Popolo, pm e Cinque stelle. La confusione tra giustizia sociale e penale. L’ideale assoluto di purezza che via internet diventa paranoia. Il nuovo libro di Manconi e Graziani

Il termine “giustizialista” si è affermato in Italia a partire dalla fine degli anni Ottanta, ottenendo largo spazio nell’informazione e nella polemica politica. Tra le definizioni e le interpretazioni, quella che ci pare più appropriata e che esprime meglio i connotati del fenomeno è proposta dal dizionario Sabatini Coletti: “Con valore polemico, atteggiamento di chi appoggia senza riserve l’azione della magistratura contro la corruzione, anche a scapito delle garanzie individuali del cittadino”.

Ma nella maggior parte dei vocabolari, il primo significato dato al termine è: “Nel linguaggio giornalistico, la richiesta di una giustizia rapida, severa, e talvolta sommaria, nei confronti di chi si è reso colpevole di particolari reati, spec. di quelli di criminalità organizzata e di disonestà nell’amministrazione della cosa pubblica”. Il termine ha un’accezione esclusivamente negativa ed è forse per questo che i giustizialisti, per dimostrare il carattere strumentale e pretestuoso delle accuse loro rivolte, spesso replicano evidenziando come, nella lingua inglese, la categoria che li denota non esista. E questa carenza linguistica, e davvero non capiamo il perché, viene considerata un ottimo argomento. Quasi che la parola esaudisse il concetto e fosse una sorta di mera espressione dialettale, un epiteto provinciale, una definizione interamente dipendente da un esausto chiacchiericcio domestico.

Ma – oh, sorpresa! – la parola esiste nella lingua tedesca (Gerechtigkeitsfimmel) e il suo significato nel dibattito pubblico di quel Paese è esattamente corrispondente a quello italiano. In tedesco, per la verità, la locuzione è ancora più illuminante, dal momento che il secondo termine (der Fimmel) che la compone in italiano è traducibile con: “fissa”, “mania” e addirittura “fregola”.
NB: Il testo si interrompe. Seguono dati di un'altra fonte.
From an optimization exercise on the open Yosys and OpenROAD flow, aimed at a short achievable clock period and few clock cycles; shortcuts taken in it are not production practice. The RTL was checked by simulation tests, not by an equivalence proof against the original design. Power is estimated from default activity; no workload was simulated.

==> design/flow/design.v <==
package mips_cpu_pkg;
    localparam logic [5:0] OP_SPECIAL = 6'h00;
    localparam logic [5:0] OP_J       = 6'h02;
    localparam logic [5:0] OP_JAL     = 6'h03;
    localparam logic [5:0] OP_BEQ     = 6'h04;
    localparam logic [5:0] OP_BNE     = 6'h05;
    localparam logic [5:0] OP_ADDIU   = 6'h09;
    localparam logic [5:0] OP_SLTI    = 6'h0A;
    localparam logic [5:0] OP_SLTIU   = 6'h0B;
    localparam logic [5:0] OP_ANDI    = 6'h0C;
    localparam logic [5:0] OP_ORI     = 6'h0D;
    localparam logic [5:0] OP_XORI    = 6'h0E;
    localparam logic [5:0] OP_LUI     = 6'h0F;
    localparam logic [5:0] OP_LW      = 6'h23;
    localparam logic [5:0] OP_SW      = 6'h2B;
    localparam logic [5:0] FN_SLL  = 6'h00;
    localparam logic [5:0] FN_SRL  = 6'h02;
    localparam logic [5:0] FN_SRA  = 6'h03;
    localparam logic [5:0] FN_SLLV = 6'h04;
    localparam logic [5:0] FN_SRLV = 6'h06;
    localparam logic [5:0] FN_SRAV = 6'h07;
    localparam logic [5:0] FN_JR   = 6'h08;
    localparam logic [5:0] FN_JALR = 6'h09;
    localparam logic [5:0] FN_ADDU = 6'h21;
    localparam logic [5:0] FN_SUBU = 6'h23;
    localparam logic [5:0] FN_AND  = 6'h24;
    localparam logic [5:0] FN_OR   = 6'h25;
    localparam logic [5:0] FN_XOR  = 6'h26;
    localparam logic [5:0] FN_SLT  = 6'h2A;
    localparam logic [5:0] FN_SLTU = 6'h2B;
    localparam logic [3:0] ALU_ADD   = 4'd0;
    localparam logic [3:0] ALU_SUB   = 4'd1;
    localparam logic [3:0] ALU_AND   = 4'd2;
    localparam logic [3:0] ALU_OR    = 4'd3;
    localparam logic [3:0] ALU_XOR   = 4'd4;
    localparam logic [3:0] ALU_SLT   = 4'd5;
    localparam logic [3:0] ALU_SLTU  = 4'd6;
    localparam logic [3:0] ALU_SLL   = 4'd7;
    localparam logic [3:0] ALU_SRL   = 4'd8;
    localparam logic [3:0] ALU_SRA   = 4'd9;
    localparam logic [3:0] ALU_PASSB = 4'd10;
endpackage
module mips_cpu_regfile (
    input  logic        clk,
    input  logic        reset,
    input  logic [4:0]  i_raddr_a,
    input  logic [4:0]  i_raddr_b,
    output logic [31:0] o_rdata_a,
    output logic [31:0] o_rdata_b,
    input  logic        i_we,
    input  logic [4:0]  i_waddr,
    input  logic [31:0] i_wdata,
    output logic [31:0] o_v0
);
    logic [31:0] r_regs [32];
    always_ff @(posedge clk) begin
        if (reset) begin
            for (int unsigned i = 0; i < 32; i++) begin
                r_regs[i] <= '0;
            end
        end else if (i_we && (i_waddr != 5'd0)) begin
            r_regs[i_waddr] <= i_wdata;
        end
    end
    assign o_rdata_a = r_regs[i_raddr_a];
    assign o_rdata_b = r_regs[i_raddr_b];
    assign o_v0      = r_regs[2];
endmodule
Dunque, come scrivono Valentina Calderone e Angela Condello: “Il significato è univoco e richiama orientamenti tutti relativi all’area della patologia, più o meno acuta; siamo in presenza di qualcosa di molto simile a una nevrosi, che porta a comportamenti esasperati o, comunque, alterati”. L’amore per la giustizia che trascende in uso deformato della stessa. Ma non si tratta solo di un’interpretazione scorretta o squilibrata, e nemmeno di un abuso: ciò cui si assiste è una sorta di rovesciamento della giustizia nel suo contrario, attraverso una sua applicazione paranoica (ecco la mania). E’ la giustizia che diventa l’ingiustizia.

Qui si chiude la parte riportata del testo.